Stearic acid induced hydrophobic protection of NaTi₂(PO₄)₃for long-term operation in aqueous Na-ion systems

In this work, we investigated the surface modification of NaTi₂(PO₄)₃(NTP), with stearic acid to enhance its stability in aqueous sodium-ion batteries. Stearic acid coatings (1–3 wt%) were deposited via solution-assisted precipitation, forming thin hydrophobic layers on NTP particles without altering their crystalline structure. Structural characterization by XRD, FTIR, and SEM confirmed the successful incorporation of stearic acid and the preservation of the initial NTP structure. Contact angle measurements revealed a marked increase in surface hydrophobicity, from 69.1° for pristine NTP to ∼145° for modified samples.
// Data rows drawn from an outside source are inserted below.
**src/rtl/s16x4_sram_bridge_if.sv**
```systemverilog
// CPU-side bus bundle for the 16-bit to 8-bit SRAM bridge.
// Signals: adr_i, we_i, cyc_i, stb_i, sel_i, dat_i (to bridge); dat_o, ack_o (from bridge).
interface s16x4_sram_bridge_if;
  logic [15:1] adr_i;
  logic        we_i;
  logic        cyc_i;
  logic        stb_i;
  logic [1:0]  sel_i;
  logic [15:0] dat_i;
  logic [15:0] dat_o;
  logic        ack_o;

  modport master (
    output adr_i, we_i, cyc_i, stb_i,
    output sel_i, dat_i,
    input  dat_o, ack_o
  );

  modport slave (
    input  adr_i, we_i, cyc_i, stb_i,
    input  sel_i, dat_i,
    output dat_o, ack_o
  );
endinterface

```
**src/rtl/s16x4_sram_bridge.sv**
```systemverilog
// Bridges a 16-bit CPU bus onto an 8-bit async SRAM, one byte lane at a time.
// Ports: clk_i, res_i, bus (slave), sram_adr_o/dat_o/dat_i/dat_oe_o, sram_ce_n/oe_n/we_n_o.
module s16x4_sram_bridge #(
  parameter int unsigned WAIT_STATES = 1
) (
  input  logic        clk_i,
  input  logic        res_i,
  s16x4_sram_bridge_if.slave bus,
  output logic [15:0] sram_adr_o,
  output logic [7:0]  sram_dat_o,
  input  logic [7:0]  sram_dat_i,
  output logic        sram_dat_oe_o,
  output logic        sram_ce_n_o,
  output logic        sram_oe_n_o,
  output logic        sram_we_n_o
);

  localparam logic [3:0] WS = 4'(WAIT_STATES);

  typedef enum logic [1:0] {
    IDLE,
    STROBE,
    RECOVER,
    ACK
  } state_e;

  state_e state_q;
  state_e state_d;

  logic [15:1] adr_q;
  logic        we_q;
  logic [1:0]  sel_q;
  logic [15:0] wdat_q;
  logic [15:0] rd_q;
  logic        lane_q;
  logic [3:0]  cnt_q;
  logic        abort_q;

  logic req;
  logic last_strb;
  logic more_lane;

  assign req       = bus.cyc_i & bus.stb_i;
  assign last_strb = (cnt_q == 4'd0);
  assign more_lane = ~lane_q & sel_q[1];

  always_ff @(posedge clk_i or posedge res_i) begin
    if (res_i) state_q <= IDLE;
    else       state_q <= state_d;
  end

  always_comb begin
    state_d = state_q;
    unique case (state_q)
      IDLE: begin
        if (req) begin
          if (bus.sel_i == 2'b00) state_d = ACK;
          else                    state_d = STROBE;
        end
      end
      STROBE: begin
        if (last_strb) state_d = RECOVER;
      end
      RECOVER: begin
        if (abort_q)        state_d = IDLE;
        else if (more_lane) state_d = STROBE;
        else                state_d = ACK;
      end
      ACK: state_d = IDLE;
      default: state_d = IDLE;
    endcase
  end

  // Request fields are frozen at the IDLE latch; later input
  // changes cannot disturb the transaction in flight.
  always_ff @(posedge clk_i or posedge res_i) begin
    if (res_i) begin
      adr_q   <= '0;
      we_q    <= 1'b0;
      sel_q   <= 2'b00;
      wdat_q  <= '0;
      rd_q    <= '0;
      lane_q  <= 1'b0;
      cnt_q   <= '0;
      abort_q <= 1'b0;
    end else begin
      unique case (state_q)
        IDLE: begin
          if (req) begin
            adr_q   <= bus.adr_i;
            we_q    <= bus.we_i;
            sel_q   <= bus.sel_i;
            wdat_q  <= bus.dat_i;
            rd_q    <= '0;
            lane_q  <= (bus.sel_i == 2'b10);
            cnt_q   <= WS;
            abort_q <= 1'b0;
          end
        end
        STROBE: begin
          if (!bus.cyc_i) abort_q <= 1'b1;
          if (last_strb) begin
            if (!we_q) begin
              if (lane_q) rd_q[15:8] <= sram_dat_i;
              else        rd_q[7:0]  <= sram_dat_i;
            end
          end else begin
            cnt_q <= cnt_q - 4'd1;
          end
        end
        RECOVER: begin
          if (!abort_q && more_lane) begin
            lane_q <= 1'b1;
            cnt_q  <= WS;
          end
        end
        ACK: begin
        end
        default: begin
        end
      endcase
    end
  end

  // Address, data and pad enable stay put through RECOVER
  // so a write sees hold time after we_n rises.
  always_comb begin
    bus.ack_o     = (state_q == ACK);
    bus.dat_o     = '0;
    sram_adr_o    = {adr_q, lane_q};
    sram_dat_o    = lane_q ? wdat_q[15:8] : wdat_q[7:0];
    sram_dat_oe_o = 1'b0;
    sram_ce_n_o   = 1'b1;
    sram_oe_n_o   = 1'b1;
    sram_we_n_o   = 1'b1;
    unique case (state_q)
      IDLE: begin
      end
      STROBE: begin
        sram_ce_n_o   = 1'b0;
        sram_oe_n_o   = we_q;
        sram_we_n_o   = ~we_q;
        sram_dat_oe_o = we_q;
      end
      RECOVER: begin
        sram_dat_oe_o = we_q;
      end
      ACK: begin
        bus.dat_o = rd_q;
      end
      default: begin
      end
    endcase
  end

endmodule

```
**src/flat_wrapper.sv**
```systemverilog
// flat-port wrapper written by rule: the top's interface ports become plain ports
module s16x4_sram_bridge_flat 
#(
  parameter int unsigned WAIT_STATES = 1
)
  (clk_i, res_i, sram_adr_o, sram_dat_o, sram_dat_i, sram_dat_oe_o, sram_ce_n_o, sram_oe_n_o, sram_we_n_o, bus_adr_i, bus_we_i, bus_cyc_i, bus_stb_i, bus_sel_i, bus_dat_i, bus_dat_o, bus_ack_o);
  s16x4_sram_bridge_if bus_i ();
  input  logic clk_i;
  input  logic res_i;
  output logic [15:0] sram_adr_o;
  output logic [7:0] sram_dat_o;
  input  logic [7:0] sram_dat_i;
  output logic sram_dat_oe_o;
  output logic sram_ce_n_o;
  output logic sram_oe_n_o;
  output logic sram_we_n_o;
  input wire logic [$bits(bus_i.adr_i)-1:0] bus_adr_i;
  input wire logic [$bits(bus_i.we_i)-1:0] bus_we_i;
  input wire logic [$bits(bus_i.cyc_i)-1:0] bus_cyc_i;
  input wire logic [$bits(bus_i.stb_i)-1:0] bus_stb_i;
  input wire logic [$bits(bus_i.sel_i)-1:0] bus_sel_i;
  input wire logic [$bits(bus_i.dat_i)-1:0] bus_dat_i;
  output wire logic [$bits(bus_i.dat_o)-1:0] bus_dat_o;
  output wire logic [$bits(bus_i.ack_o)-1:0] bus_ack_o;
  assign bus_i.adr_i = bus_adr_i;
  assign bus_i.we_i = bus_we_i;
  assign bus_i.cyc_i = bus_cyc_i;
  assign bus_i.stb_i = bus_stb_i;
  assign bus_i.sel_i = bus_sel_i;
  assign bus_i.dat_i = bus_dat_i;
  assign bus_dat_o = bus_i.dat_o;
  assign bus_ack_o = bus_i.ack_o;
  s16x4_sram_bridge #(.WAIT_STATES(WAIT_STATES)) u_core (.clk_i(clk_i), .res_i(res_i), .bus(bus_i), .sram_adr_o(sram_adr_o), .sram_dat_o(sram_dat_o), .sram_dat_i(sram_dat_i), .sram_dat_oe_o(sram_dat_oe_o), .sram_ce_n_o(sram_ce_n_o), .sram_oe_n_o(sram_oe_n_o), .sram_we_n_o(sram_we_n_o));
endmodule
```
**config.mk**
```make
export PLATFORM = sky130hd
export DESIGN_NAME = s16x4_sram_bridge_flat
export DESIGN_NICKNAME = d
export VERILOG_FILES = /design/src/rtl/s16x4_sram_bridge_if.sv /design/src/rtl/s16x4_sram_bridge.sv /design/src/flat_wrapper.sv
export SDC_FILE = /design/constraint.sdc
export NUM_CORES = 1
export LEC_CHECK = 0
export BUFFER_PORTS_ARGS = -buffer_cell sky130_fd_sc_hd__clkbuf_2
export CORE_MARGIN = 2
export CORE_UTILIZATION = 50
export DETAILED_ROUTE_END_ITERATION = 16
export PLACE_DENSITY = 0.79
export SETUP_SLACK_MARGIN = 0.5
export SLEW_MARGIN = 20
export SYNTH_ARGS = -nofsm -noshare
export SYNTH_HDL_FRONTEND = slang
export SYNTH_SLANG_ARGS = --single-unit
```
**constraint.sdc**
```tcl
create_clock -name clk_i -period 2.3 [get_ports clk_i]
set_input_delay 0.115 -clock clk_i [delete_from_list [all_inputs] [get_ports clk_i]]
set_output_delay 0.115 -clock clk_i [all_outputs]
set_load 0.1 [all_outputs]
```
==> flow_metrics.env, run 1 <==
export IMPL_outcome="finished clean"
export IMPL_hold_path_class="primary input to flop"
export IMPL_slew_headroom_pct=53.3
export IMPL_grt_max_degree=58
export IMPL_dr_first_iter_drc_count=82
export IMPL_grt_usage_pct=20.4
export IMPL_io_pin_count=91
export IMPL_h_tree_depth=3
export IMPL_required_ns=2.51
export IMPL_die_w_um=77.7
export IMPL_synth_fp_nets=268
export IMPL_hold_violations=0
export IMPL_synth_top_area_share_pct=52.6
export IMPL_grt_pass1_vias=2098
export IMPL_place_hpwl_um=3980
export IMPL_cts_root_buf="clkbuf_8"
export IMPL_max_freq_mhz=547
export IMPL_synthArstFlopShare_pct=100
export IMPL_clk_latency_ns=0.32
export IMPL_end_kind="flop"
export IMPL_worstSetupStartpointType="flop"
export IMPL_die_area_sq_mm=0.00603
export IMPL_skew_ns=0.00798
export IMPL_clkSinkCount=57
export IMPL_cts_made_buffers=9
export IMPL_die_y_um=77.7
export IMPL_dp_cells=372
export IMPL_syn_inst=215
export IMPL_crit_family="compound AO/OA/AOI/OAI gates"
export IMPL_via_count=2048
export IMPL_min_period_over_period_pct=79.5
export IMPL_ys_seq_area_share_pct=52.6
export IMPL_area_delta_synth_final_pct=37.8
export IMPL_min_from="bus_adr_i[14]"
export IMPL_synth_edf_count=0
export IMPL_vias_per_cell=5.06
export IMPL_arrival_ns=2.04
export IMPL_cpPeakStageDelay_ns=0.46
export IMPL_path_max_fanout=6
export IMPL_grt_pass1_wl_um=9790
export IMPL_whs_endpoint="u_core.adr_q[15]"
export IMPL_reg2regPathDepth=7
export IMPL_overflow=0
export IMPL_slowest_stage="a2111oi_4"
export IMPL_worst_slew_pin_slew_ns=0.701
export IMPL_routed_wl_um=5770
export IMPL_antenna_found_initial=0
export IMPL_core_region_area_sq_mm=0.00517
export IMPL_yosysUniqueCellTypes=35
export IMPL_path_depth=7
export IMPL_r2r_end="u_core.cnt_q[0]"
export IMPL_clk_path_buf_depth=2
export IMPL_stdcell_area_sq_mm=0.00374
export IMPL_synth_largest_area_cell="dfrtp_1"
export IMPL_synth_area_leaders="dfrtp_1, mux2_2, and2_1"
export IMPL_clk_pin_slew_ns=0.06
export IMPL_netlist_area_sq_mm=0.00271
export IMPL_drt_pre_antenna_iters=4
export IMPL_worstReg2RegStart="u_core.state_q[1]"
export IMPL_r2r_slack_ns=0.47
export IMPL_place_gp_congestion=0.829
export IMPL_nNetsFinal=383
export IMPL_synth_commonest_cells="dfrtp_1, mux2_2, and2_1"
export IMPL_final_util_pct=72.3
export IMPL_antenna_cells=0
export IMPL_placed_cell_area_sq_mm=0.00332
export IMPL_crit_buf_inv=2
export IMPL_syn_area_per_cell_sq_um=12.6
export IMPL_slew_viol_final=0
export IMPL_drive_gt1_share_pct=61.8
export IMPL_tns_ns=0
export IMPL_remaining_drc_errors=0
export IMPL_grt_setup_unrepaired="yes"
export IMPL_hold_depth=2
export IMPL_finalSetupViolations=0
export IMPL_yosysMostFrequentCell="dfrtp_1"
export IMPL_crit_chain="inv_2, ha_4, buf_8, and4bb_2, a2111oi_4, nand3_1, o21a_1"
export IMPL_initial_utilization_pct=52.4
export IMPL_worstSetupPathType="flop to flop"
export IMPL_ant_nets=0
export IMPL_cap_violations=0
export IMPL_yosys_warnings=0
export IMPL_ys_flop_type="dfrtp_1"
export IMPL_routedWlPerCell_um=14.2
export IMPL_rows=26
export IMPL_fin_crit_ns=1.83
export IMPL_final_cells=405
export IMPL_synth_seq_cells=57
export IMPL_portBuffers=90
export IMPL_cts_tree="done"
Electrochemical testing in 1 M NaClO₄demonstrated that stearic acid coatings effectively suppressed parasitic side reactions, as evidenced by enhanced coulombic efficiency (up to 99.0 % at 2C). The optimized NTP/C-2 % sample achieved a balance between capacity retention (∼95 mAh g⁻¹after 100 cycles) and high efficiency, outperforming several reported multi-step modification strategies. These findings highlight stearic acid modification as a simple, low-cost, and scalable approach for stabilizing NTP anodes in aqueous electrolytes by mitigating water- and oxygen-induced degradation.